- _Problem to work on_
In the listing that follows, locate the line containing "wr_addr_i[0 +: ADDR_W] == addr_i;" and the line containing "reg_file_inv u_sh (.A(sh_n), .Y(sh_o));". Retype exactly those two lines and every line between them, and nothing more.

━━━━━━

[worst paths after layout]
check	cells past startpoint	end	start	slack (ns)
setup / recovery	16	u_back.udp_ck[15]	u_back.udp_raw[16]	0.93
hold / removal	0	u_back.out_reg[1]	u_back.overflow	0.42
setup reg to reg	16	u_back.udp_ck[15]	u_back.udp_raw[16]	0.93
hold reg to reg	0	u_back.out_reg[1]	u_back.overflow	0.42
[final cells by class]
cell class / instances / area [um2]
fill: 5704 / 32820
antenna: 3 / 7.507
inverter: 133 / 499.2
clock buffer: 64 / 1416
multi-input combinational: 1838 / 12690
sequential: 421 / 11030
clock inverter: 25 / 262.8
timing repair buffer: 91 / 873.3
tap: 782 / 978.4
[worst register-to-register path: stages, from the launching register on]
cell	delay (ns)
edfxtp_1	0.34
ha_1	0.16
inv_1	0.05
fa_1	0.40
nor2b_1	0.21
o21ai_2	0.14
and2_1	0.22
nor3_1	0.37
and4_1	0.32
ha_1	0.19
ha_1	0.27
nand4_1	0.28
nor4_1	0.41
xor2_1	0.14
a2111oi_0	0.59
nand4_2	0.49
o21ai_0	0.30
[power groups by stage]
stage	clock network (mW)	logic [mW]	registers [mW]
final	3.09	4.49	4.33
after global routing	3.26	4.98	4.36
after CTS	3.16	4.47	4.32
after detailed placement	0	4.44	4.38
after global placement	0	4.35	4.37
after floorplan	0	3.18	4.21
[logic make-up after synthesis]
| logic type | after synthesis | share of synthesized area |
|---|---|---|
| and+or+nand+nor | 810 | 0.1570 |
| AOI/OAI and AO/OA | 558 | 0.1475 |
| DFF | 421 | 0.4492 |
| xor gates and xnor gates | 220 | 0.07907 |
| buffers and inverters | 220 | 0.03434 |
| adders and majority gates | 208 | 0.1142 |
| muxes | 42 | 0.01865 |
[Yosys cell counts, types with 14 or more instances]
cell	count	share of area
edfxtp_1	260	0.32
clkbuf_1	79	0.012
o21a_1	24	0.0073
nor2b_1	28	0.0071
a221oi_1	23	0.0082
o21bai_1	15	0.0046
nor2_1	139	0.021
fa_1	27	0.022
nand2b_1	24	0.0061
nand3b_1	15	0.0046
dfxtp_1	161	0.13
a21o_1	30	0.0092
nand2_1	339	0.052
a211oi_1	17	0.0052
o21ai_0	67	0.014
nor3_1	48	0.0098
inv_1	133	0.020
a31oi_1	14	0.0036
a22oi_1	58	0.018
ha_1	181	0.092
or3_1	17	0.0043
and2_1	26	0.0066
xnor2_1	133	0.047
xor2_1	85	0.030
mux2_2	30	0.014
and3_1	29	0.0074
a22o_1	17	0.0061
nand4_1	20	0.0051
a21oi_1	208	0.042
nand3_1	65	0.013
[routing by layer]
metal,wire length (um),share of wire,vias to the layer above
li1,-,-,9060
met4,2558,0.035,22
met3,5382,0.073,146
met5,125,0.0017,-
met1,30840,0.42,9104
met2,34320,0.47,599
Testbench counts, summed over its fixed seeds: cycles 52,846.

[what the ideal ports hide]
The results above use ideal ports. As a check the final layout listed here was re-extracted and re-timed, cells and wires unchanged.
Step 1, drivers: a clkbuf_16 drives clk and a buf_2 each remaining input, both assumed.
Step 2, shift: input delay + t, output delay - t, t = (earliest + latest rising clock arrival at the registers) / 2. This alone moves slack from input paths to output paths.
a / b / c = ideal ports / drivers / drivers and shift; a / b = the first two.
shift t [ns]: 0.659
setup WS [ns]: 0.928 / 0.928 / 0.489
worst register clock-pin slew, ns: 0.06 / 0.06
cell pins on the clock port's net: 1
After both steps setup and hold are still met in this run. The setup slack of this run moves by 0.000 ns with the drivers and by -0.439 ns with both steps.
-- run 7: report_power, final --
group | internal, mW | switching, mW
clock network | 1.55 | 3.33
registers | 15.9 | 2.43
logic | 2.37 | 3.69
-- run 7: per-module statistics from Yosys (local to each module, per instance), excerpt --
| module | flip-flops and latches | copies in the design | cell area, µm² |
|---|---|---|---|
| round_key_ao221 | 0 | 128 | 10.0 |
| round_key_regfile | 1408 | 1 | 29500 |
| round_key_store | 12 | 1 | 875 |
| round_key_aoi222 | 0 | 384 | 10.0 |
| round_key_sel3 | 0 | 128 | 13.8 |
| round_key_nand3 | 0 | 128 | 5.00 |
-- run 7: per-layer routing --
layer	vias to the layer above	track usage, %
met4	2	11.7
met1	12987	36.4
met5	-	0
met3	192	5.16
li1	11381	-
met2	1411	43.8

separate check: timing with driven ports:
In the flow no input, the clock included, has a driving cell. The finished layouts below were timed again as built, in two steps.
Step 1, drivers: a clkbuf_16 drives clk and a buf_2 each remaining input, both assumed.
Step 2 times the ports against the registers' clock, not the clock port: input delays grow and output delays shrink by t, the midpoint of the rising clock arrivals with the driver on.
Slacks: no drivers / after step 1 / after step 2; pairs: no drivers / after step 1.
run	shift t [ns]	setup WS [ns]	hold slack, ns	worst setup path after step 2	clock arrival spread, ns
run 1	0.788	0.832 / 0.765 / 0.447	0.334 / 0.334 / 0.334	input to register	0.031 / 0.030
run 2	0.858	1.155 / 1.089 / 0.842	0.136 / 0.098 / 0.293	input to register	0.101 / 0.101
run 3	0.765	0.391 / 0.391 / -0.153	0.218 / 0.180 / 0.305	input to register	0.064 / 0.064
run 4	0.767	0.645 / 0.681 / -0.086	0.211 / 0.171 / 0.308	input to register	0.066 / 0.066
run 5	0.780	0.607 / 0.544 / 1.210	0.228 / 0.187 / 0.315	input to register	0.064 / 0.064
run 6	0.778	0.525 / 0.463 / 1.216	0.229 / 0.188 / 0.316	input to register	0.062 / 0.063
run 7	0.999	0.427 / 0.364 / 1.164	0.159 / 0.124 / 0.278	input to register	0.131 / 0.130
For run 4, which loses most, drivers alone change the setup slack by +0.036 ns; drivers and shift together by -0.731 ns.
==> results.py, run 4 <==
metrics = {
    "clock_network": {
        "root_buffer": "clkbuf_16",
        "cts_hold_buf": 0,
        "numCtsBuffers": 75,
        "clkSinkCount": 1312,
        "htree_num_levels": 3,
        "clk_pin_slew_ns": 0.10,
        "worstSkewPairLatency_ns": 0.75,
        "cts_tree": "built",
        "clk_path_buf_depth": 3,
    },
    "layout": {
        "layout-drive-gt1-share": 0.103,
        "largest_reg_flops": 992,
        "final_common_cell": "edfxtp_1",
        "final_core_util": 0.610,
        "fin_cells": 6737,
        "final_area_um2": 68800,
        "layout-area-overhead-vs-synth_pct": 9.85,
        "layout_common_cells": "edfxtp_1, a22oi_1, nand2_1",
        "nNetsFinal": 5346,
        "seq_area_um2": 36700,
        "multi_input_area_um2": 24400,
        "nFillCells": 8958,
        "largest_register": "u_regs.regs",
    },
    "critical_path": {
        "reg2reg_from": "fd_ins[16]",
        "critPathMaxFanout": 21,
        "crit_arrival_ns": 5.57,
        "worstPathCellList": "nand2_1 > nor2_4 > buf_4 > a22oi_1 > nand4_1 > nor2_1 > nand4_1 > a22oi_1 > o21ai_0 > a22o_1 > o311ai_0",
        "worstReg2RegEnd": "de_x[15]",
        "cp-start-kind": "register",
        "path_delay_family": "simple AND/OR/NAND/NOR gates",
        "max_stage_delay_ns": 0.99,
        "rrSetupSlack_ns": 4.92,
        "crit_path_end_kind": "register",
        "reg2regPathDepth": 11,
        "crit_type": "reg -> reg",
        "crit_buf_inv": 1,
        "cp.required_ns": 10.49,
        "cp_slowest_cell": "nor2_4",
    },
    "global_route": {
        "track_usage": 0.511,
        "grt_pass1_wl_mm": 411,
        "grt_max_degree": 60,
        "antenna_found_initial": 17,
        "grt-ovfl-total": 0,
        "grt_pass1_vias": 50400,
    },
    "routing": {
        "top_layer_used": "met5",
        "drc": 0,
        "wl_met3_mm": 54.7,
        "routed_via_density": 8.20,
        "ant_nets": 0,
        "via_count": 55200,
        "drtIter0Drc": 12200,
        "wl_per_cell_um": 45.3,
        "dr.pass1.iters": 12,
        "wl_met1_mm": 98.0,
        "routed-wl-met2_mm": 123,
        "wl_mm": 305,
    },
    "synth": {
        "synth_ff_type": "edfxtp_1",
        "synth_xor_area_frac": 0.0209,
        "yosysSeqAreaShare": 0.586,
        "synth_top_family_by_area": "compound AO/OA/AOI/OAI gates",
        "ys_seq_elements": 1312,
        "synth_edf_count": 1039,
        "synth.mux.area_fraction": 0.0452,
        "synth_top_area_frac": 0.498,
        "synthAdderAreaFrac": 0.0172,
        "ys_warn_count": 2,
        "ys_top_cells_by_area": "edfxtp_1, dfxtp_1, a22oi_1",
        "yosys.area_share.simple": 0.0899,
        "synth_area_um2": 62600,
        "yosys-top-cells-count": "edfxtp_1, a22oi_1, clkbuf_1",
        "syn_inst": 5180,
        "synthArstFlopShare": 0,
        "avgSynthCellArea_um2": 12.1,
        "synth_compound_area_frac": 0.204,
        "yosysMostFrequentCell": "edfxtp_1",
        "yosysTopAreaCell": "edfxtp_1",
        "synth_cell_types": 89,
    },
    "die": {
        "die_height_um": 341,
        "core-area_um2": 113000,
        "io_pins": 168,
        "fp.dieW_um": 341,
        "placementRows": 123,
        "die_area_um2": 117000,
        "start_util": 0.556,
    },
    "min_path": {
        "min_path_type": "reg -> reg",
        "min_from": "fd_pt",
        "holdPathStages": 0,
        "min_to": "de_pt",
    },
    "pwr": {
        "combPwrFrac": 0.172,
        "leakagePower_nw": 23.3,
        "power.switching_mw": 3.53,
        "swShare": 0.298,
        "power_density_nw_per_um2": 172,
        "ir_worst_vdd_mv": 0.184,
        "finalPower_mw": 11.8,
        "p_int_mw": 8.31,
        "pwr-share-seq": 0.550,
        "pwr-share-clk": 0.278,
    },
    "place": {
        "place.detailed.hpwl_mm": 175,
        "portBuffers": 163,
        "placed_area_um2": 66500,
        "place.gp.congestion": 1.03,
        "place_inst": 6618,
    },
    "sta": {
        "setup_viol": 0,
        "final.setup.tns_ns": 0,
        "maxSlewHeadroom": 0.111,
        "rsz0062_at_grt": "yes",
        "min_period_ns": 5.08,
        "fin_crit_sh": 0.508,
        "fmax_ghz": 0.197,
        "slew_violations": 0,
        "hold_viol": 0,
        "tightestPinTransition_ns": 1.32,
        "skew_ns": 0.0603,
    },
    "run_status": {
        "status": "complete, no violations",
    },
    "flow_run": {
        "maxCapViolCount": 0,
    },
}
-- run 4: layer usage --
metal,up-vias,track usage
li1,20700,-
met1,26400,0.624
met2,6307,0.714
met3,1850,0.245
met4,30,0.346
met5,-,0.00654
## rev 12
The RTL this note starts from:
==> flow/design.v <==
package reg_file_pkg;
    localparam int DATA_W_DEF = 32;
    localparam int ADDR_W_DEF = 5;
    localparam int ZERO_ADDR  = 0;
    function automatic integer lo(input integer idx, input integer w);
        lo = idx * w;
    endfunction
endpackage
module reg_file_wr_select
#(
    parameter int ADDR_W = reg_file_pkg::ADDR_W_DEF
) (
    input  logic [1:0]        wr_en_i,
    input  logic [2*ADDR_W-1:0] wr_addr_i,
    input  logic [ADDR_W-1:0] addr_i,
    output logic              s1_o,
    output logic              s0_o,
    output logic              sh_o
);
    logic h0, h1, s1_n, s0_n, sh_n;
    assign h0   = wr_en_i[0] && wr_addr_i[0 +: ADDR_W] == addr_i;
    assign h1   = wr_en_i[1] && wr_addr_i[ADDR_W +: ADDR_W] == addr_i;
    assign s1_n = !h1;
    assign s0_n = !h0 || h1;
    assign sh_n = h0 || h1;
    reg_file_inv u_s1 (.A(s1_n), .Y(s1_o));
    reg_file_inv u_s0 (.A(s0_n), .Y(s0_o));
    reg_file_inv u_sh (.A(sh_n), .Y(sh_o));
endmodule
Source: an optimization exercise on an open RTL-to-GDS flow (aim: small area). Production flows keep margins and buffers that such runs may drop.
In this exercise RTL edits were held to simulation tests only and were not proved equivalent to the original.
Power figures rest on the tool's default switching activity, not on a simulated workload.

===== flow/config.mk =====
export PLATFORM = sky130hd
export DESIGN_NAME = cpu_top
export DESIGN_NICKNAME = cpu_top
export VERILOG_FILES = /design/flow/design.v
export SDC_FILE = /design/flow/constraint.sdc
export NUM_CORES = 4
export LEC_CHECK = 0
export CAP_MARGIN = 20
export CORE_MARGIN = 2
export CORE_UTILIZATION = 45
export PLACE_DENSITY = 0.6
export SETUP_SLACK_MARGIN = 0.2
export SLEW_MARGIN = 20

===== flow/design.v =====
package cpu_pkg;
  localparam int XLEN       = 32;
  localparam int REG_ADDR_W = 6;
  localparam int OUT_W      = 10;
  localparam int IN_W       = 2;
  localparam logic [XLEN-1:0] NOP_INSTR = 32'd63;
  typedef enum logic [5:0] {
    OPC_ALU       = 6'd0,
    OPC_SHIFT     = 6'd1,
    OPC_OUT       = 6'd6,
    OPC_IN        = 6'd7,
    OPC_JUMP      = 6'd9,
    OPC_JZ        = 6'd10,
    OPC_JNZ       = 6'd11,
    OPC_LOADCONST = 6'd13,
    OPC_LOADUPPER = 6'd14,
    OPC_NOP       = 6'd15
  } opcode_e;
  typedef enum logic [3:0] {
    FN_ADD, FN_ADC, FN_SUB, FN_CARRY, FN_OVERFLOW, FN_INC, FN_DEC, FN_MUL,
    FN_MULH, FN_AND, FN_OR, FN_XOR, FN_EQ, FN_LT, FN_LTU, FN_SND
  } alu_func_e;
  typedef enum logic [2:0] {
    FWD_NONE, FWD_WB, FWD_MEM_ALU, FWD_MEM_SHIFT, FWD_MEM_LINK, FWD_MEM_IMM
  } fwd_sel_e;
  typedef enum logic {WAIT_START, RUN} run_state_e;
  typedef struct packed {
    logic                  w_imm;
    logic [REG_ADDR_W-1:0] addr_w;
    logic                  const_flag;
    logic                  a_imm;
    logic [REG_ADDR_W-1:0] addr_a;
    logic                  b_imm;
    logic [REG_ADDR_W-1:0] addr_b;
    logic [3:0]            func;
    logic [5:0]            opc;
  } instr_t;
  typedef struct packed {
    logic [XLEN-1:0]       pc;
    logic [XLEN-1:0]       data_a;
    logic [XLEN-1:0]       data_b;
    logic [XLEN-1:0]       data_w;
    logic [XLEN-1:0]       imm;
    logic [REG_ADDR_W-1:0] addr_a;
    logic [REG_ADDR_W-1:0] addr_b;
    logic [REG_ADDR_W-1:0] addr_w;
    logic                  a_dis;
    logic                  b_dis;
    logic                  w_dis;
    opcode_e               opc;
    alu_func_e             func;
  } id_ex_t;
  typedef struct packed {
    logic [XLEN-1:0]       pc;
    logic [XLEN-1:0]       data_w;
    logic [XLEN-1:0]       imm;
    logic [XLEN-1:0]       alu_res;
    logic [XLEN-1:0]       shift_res;
    logic [REG_ADDR_W-1:0] addr_w;
    opcode_e               opc;
    logic                  write_reg;
  } ex_mem_t;
  typedef struct packed {
    logic                  we;
    logic [REG_ADDR_W-1:0] addr;
    logic [XLEN-1:0]       data;
  } wb_t;
endpackage
This is an optimization exercise on Yosys and OpenROAD, whose aim is small area, a short achievable clock period and few clock cycles per item, not a production implementation.
In this exercise RTL edits were held to simulation tests only and were not proved equivalent to the original.
Power figures rest on the tool's default switching activity, not on a simulated workload.

==> flow/design.v, too long to show whole: its modules and the start of the top module <==
// module dot4_tree: 810 lines
// module systolic_top: 159 lines
module systolic_top (
    input  logic     clk,
    input  logic     rst_n,
    input  logic     wb_cyc,
    input  logic     wb_stb,
    input  logic     wb_we,
    input  logic [5:0]  wb_adr,
    input  logic [31:0] wb_dat_w,
    output logic [31:0] wb_dat_r,
    output logic     wb_ack
);
  // ...
==> flow/flow/run.sh <==
#!/bin/bash
set -euo pipefail
bash standard.sh SETUP_SLACK_MARGIN=6.5 finish > standard_flow.log 2>&1
==> flow/standard.sh <==
#!/bin/bash
# synth_recipe.tcl (not shown) runs the flow's synth.tcl, then flattens the netlist and writes it again
# the make line also repeats each setting of config.mk as NAME=value (left out here)
make -C /OpenROAD-flow-scripts/flow DESIGN_CONFIG=/design/flow/config.mk WORK_HOME=/design/flow/orfs CLKGATE_MAP_FILE= SYNTH_SCRIPT=/design/flow/synth_recipe.tcl "${@:-finish}"
==> flow/config.mk <==
export PLATFORM = sky130hd
export DESIGN_NAME = systolic_top
export DESIGN_NICKNAME = systolic_top
export VERILOG_FILES = /design/flow/design.v
export SDC_FILE = /design/flow/constraint.sdc
export NUM_CORES = 4
export LEC_CHECK = 0
export ABC_CLOCK_PERIOD_IN_PS = 3000
export CAP_MARGIN = 20
export CORE_MARGIN = 2
export CORE_UTILIZATION = 40
export SLEW_MARGIN = 20
==> flow/constraint.sdc <==
create_clock -name core_clock -period 10.0 [get_ports {clk}]
set_input_delay 2.0000 -clock core_clock [delete_from_list [all_inputs] [get_ports {clk}]]
set_output_delay 2.0000 -clock core_clock [all_outputs]
set_load 0.01 [all_outputs]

━━━━━━

- _Response area_
    assign h0   = wr_en_i[0] && wr_addr_i[0 +: ADDR_W] == addr_i;
    assign h1   = wr_en_i[1] && wr_addr_i[ADDR_W +: ADDR_W] == addr_i;
    assign s1_n = !h1;
    assign s0_n = !h0 || h1;
    assign sh_n = h0 || h1;
    reg_file_inv u_s1 (.A(s1_n), .Y(s1_o));
    reg_file_inv u_s0 (.A(s0_n), .Y(s0_o));
    reg_file_inv u_sh (.A(sh_n), .Y(sh_o));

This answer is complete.